-heckman- and -zip- are both trying to deal with too many zeroes (and
so does -tobit-, but it puts just too many assumptions in... although
originally it was developed for the expenditure models). -zip- says
that for some reason, there is a probability of hitting zero before
the rest of Poisson kicks in. -heckman- says that there is selection
and (unobserved) utility functions at work. The selection models are
more of the behavioral flavor, while zip models are more of the
descriptive, if not population-averaging, nature, without trying to
explain why certain people did or did not participate in <whatever>.
Arguably, you can put a model similar to Heckman's model to hospital
expenditure, too: if a person does not have (good enough) insurance,
they may not be able to afford hospitalization, and choose not to go.
If the (total discounted) budget is less than the predicted hospital
bill, then we observe zero hospitalization costs. So there is a
similar utility / budget interplay, and arguably Mills' ratio does
belong in the linear regression part.
Alternatively one can say that there are healthy people and sick
people -- the former are spending zero on hospitals, and others spend
some non-zero amounts, with the implicit assumption of perfect markets
and absence of budget constraints. This does not seem quite right to
me, but I can imagine there are occasions where that's how things
might be working.
In reality, both things should be at play: "too low" expenditure for
the healthy, and "too high" expenditure for the poor. Ideally both
should be modelled (and neither "true" expenditure is observed), but I
am not aware of any models that are aimed specifically at that.
On Tue, Aug 19, 2008 at 2:55 PM, Austin Nichols <[email protected]> wrote:
> Shehzad Ali <[email protected]>:
> An approach using -heckman- is discussed in the Mullahy ref mentioned
> earlier (http://www.nber.org/papers/t0228), I believe, along with
> -tobit-.
> If the conditional distribution of y seems to fall in two large
> groups, one at zero and one at higher values, with zero density in
> between, there may be more justification for one of the two-part types
> of models where a case is either zero or nonzero, and then the nonzero
> values are determined by a possibly different process.

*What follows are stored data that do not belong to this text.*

**src/rtl/collision_detector.sv**
```systemverilog
// Maze collision detector: looks up pacman's new tile in the maze ROM, reports one
// collision event per accepted move and tracks which pills have been eaten.
module collision_detector #(
    parameter int unsigned TOTAL_PILLS = 244,
    parameter logic [3:0]  GHOST_CODE  = 4'b1000
) (
    input  logic       clk,
    input  logic       reset,
    input  logic       pos_valid,
    input  logic [4:0] pac_x,
    input  logic [4:0] pac_y,
    input  logic [4:0] ghost_x,
    input  logic [4:0] ghost_y,
    output logic       busy,
    output logic       rom_rd,
    output logic [9:0] rom_addr,
    input  logic [1:0] rom_data,
    output logic [3:0] collision_type,
    output logic [9:0] pills_left,
    output logic       all_eaten
);

    localparam logic [9:0] PILLS_INIT = 10'(TOTAL_PILLS);

    localparam logic [1:0] CELL_WALL  = 2'b01;
    localparam logic [1:0] CELL_PILL  = 2'b10;
    localparam logic [1:0] CELL_POWER = 2'b11;

    localparam logic [3:0] CODE_NONE  = 4'b0000;
    localparam logic [3:0] CODE_WALL  = 4'b0001;
    localparam logic [3:0] CODE_PILL  = 4'b0010;
    localparam logic [3:0] CODE_POWER = 4'b0100;

    typedef enum logic [1:0] {
        IDLE,
        READ,
        EVAL,
        REPORT
    } state_t;

    state_t state, state_nx;

    logic [4:0]    lat_px, lat_py, lat_gx, lat_gy;
    logic [1023:0] eaten;
    logic [9:0]    tile;
    logic [3:0]    code;
    logic          eat;

    assign tile = {lat_py, lat_px};

    always_comb begin
        state_nx = state;
        case (state)
            IDLE:    if (pos_valid) state_nx = READ;
            READ:    state_nx = EVAL;
            EVAL:    state_nx = REPORT;
            REPORT:  state_nx = IDLE;
            default: state_nx = IDLE;
        endcase
    end

    // Ghost outranks everything, so a ghost on a pill leaves the pill uneaten.
    always_comb begin
        code = CODE_NONE;
        eat  = 1'b0;
        if ((lat_px == lat_gx) && (lat_py == lat_gy)) begin
            code = GHOST_CODE;
        end else if (rom_data == CELL_WALL) begin
            code = CODE_WALL;
        end else if (!eaten[tile]) begin
            if (rom_data == CELL_PILL) begin
                code = CODE_PILL;
                eat  = 1'b1;
            end else if (rom_data == CELL_POWER) begin
                code = CODE_POWER;
                eat  = 1'b1;
            end
        end
    end

    always_ff @(posedge clk or negedge reset) begin
        if (!reset) begin
            state <= IDLE;
        end else begin
            state <= state_nx;
        end
    end

    always_ff @(posedge clk or negedge reset) begin
        if (!reset) begin
            busy           <= 1'b0;
            rom_rd         <= 1'b0;
            rom_addr       <= '0;
            collision_type <= '0;
            pills_left     <= PILLS_INIT;
            all_eaten      <= 1'b0;
            eaten          <= '0;
            lat_px         <= '0;
            lat_py         <= '0;
            lat_gx         <= '0;
            lat_gy         <= '0;
        end else begin
            busy           <= (state_nx != IDLE);
            rom_rd         <= (state == IDLE) && pos_valid;
            collision_type <= (state == EVAL) ? code : CODE_NONE;
            all_eaten      <= all_eaten || (pills_left == '0);
            if ((state == IDLE) && pos_valid) begin
                lat_px   <= pac_x;
                lat_py   <= pac_y;
                lat_gx   <= ghost_x;
                lat_gy   <= ghost_y;
                rom_addr <= {pac_y, pac_x};
            end
            if ((state == EVAL) && eat) begin
                eaten[tile] <= 1'b1;
                if (pills_left != '0) pills_left <= pills_left - 10'd1;
            end
        end
    end

endmodule

```
File: config.mk
export PLATFORM = sky130hd
export DESIGN_NAME = kgp_risc_mc_ctrl
export DESIGN_NICKNAME = d
export VERILOG_FILES = /design/src/rtl/kgp_risc_mc_ctrl_pkg.sv /design/src/rtl/kgp_risc_mc_ctrl_decode.sv /design/src/rtl/kgp_risc_mc_ctrl.sv
export SDC_FILE = /design/constraint.sdc
export NUM_CORES = 1
export LEC_CHECK = 0
export CORE_AREA = 2 2 77 79
export DETAILED_ROUTE_END_ITERATION = 7
export DIE_AREA = 0 0 79 81
export GPL_ROUTABILITY_DRIVEN = 0
export GPL_TIMING_DRIVEN = 0
export PLACE_DENSITY = 0.84
export SYNTH_ARGS = -nofsm -noshare
export SYNTH_HDL_FRONTEND = slang
export SYNTH_HIERARCHICAL = 1
export SYNTH_SLANG_ARGS = --single-unit
File: constraint.sdc
create_clock -name clk_i -period 4.3 [get_ports clk_i]
set_input_delay 0.645 -clock clk_i [delete_from_list [all_inputs] [get_ports clk_i]]
set_output_delay 0.645 -clock clk_i [all_outputs]
set_load 0.05 [all_outputs]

> If you want to model ln(y) as a function of X, so ln(y) for y=0 is
> missing, then you might prefer -heckman-; if you want to model y as a
> function of X in one of those models, so y=0 is the lower limit, then
> you might prefer -tobit-, but both models incorporate a normality
> assumption that is usually violated in practice... see the Stata
> reference manuals and cited works for more discussion of the
> identifying assumptions.
>
> Presumably your two sets of expenditure data are for the same
> individuals, and exhibit correlated errors, so -nlsur- rather than
> -glm- may be in order.
>
> On Tue, Aug 19, 2008 at 1:33 AM, Shehzad Ali <[email protected]> wrote:
>> Thank you all for your very useful thoughts on this issue.
>> I am running regression on two separate sets of expenditure data: one for
>> general health expenditure which includes all costs including those for
>> self-medication etc., and second for expenditure related to formal health
>> care, including primary and hospital care but excluding self-medication.
>>
>> I agree that two-part model is not the best option but is -heckman- model a
>> resaonable alternative if the selection step is for zero/non-zero
>> expenditure and outcome for the positive expenditure? Looking at Austin's
>> argument, I understand that -heckman- run into similar problem as two-part
>> model. Is that right?
>>
>> Shehzad
>> On Aug 18 2008, Austin Nichols wrote:
>>
>>> In expectation? People who have truly zero probability of incurring
>>> hospital costs?
>>>
>>> On Mon, Aug 18, 2008 at 1:08 PM, Lachenbruch, Peter
>>> <[email protected]> wrote:
>>>>
>>>> The problem was about hospitalization costs. These can be true zeros.
>>>>
>>>> Tony
>>>>
>>>> Peter A. Lachenbruch
>>>> Department of Public Health
>>>> Oregon State University
>>>> Corvallis, OR 97330
>>>> Phone: 541-737-3832
>>>> FAX: 541-737-4001
>>>>
>>>>
>>>> -----Original Message-----
>>>> From: [email protected]
>>>> [mailto:[email protected]] On Behalf Of Austin
>>>> Nichols
>>>> Sent: Monday, August 18, 2008 9:38 AM
>>>> To: [email protected]
>>>> Subject: Re: st: stata code for two-part model
>>>>
>>>> Peter <[email protected]>:
>>>> I think this claim is a bit of a red herring: "use of a continuous
>>>> model for data in which there is a clump of zeros seems incorrect."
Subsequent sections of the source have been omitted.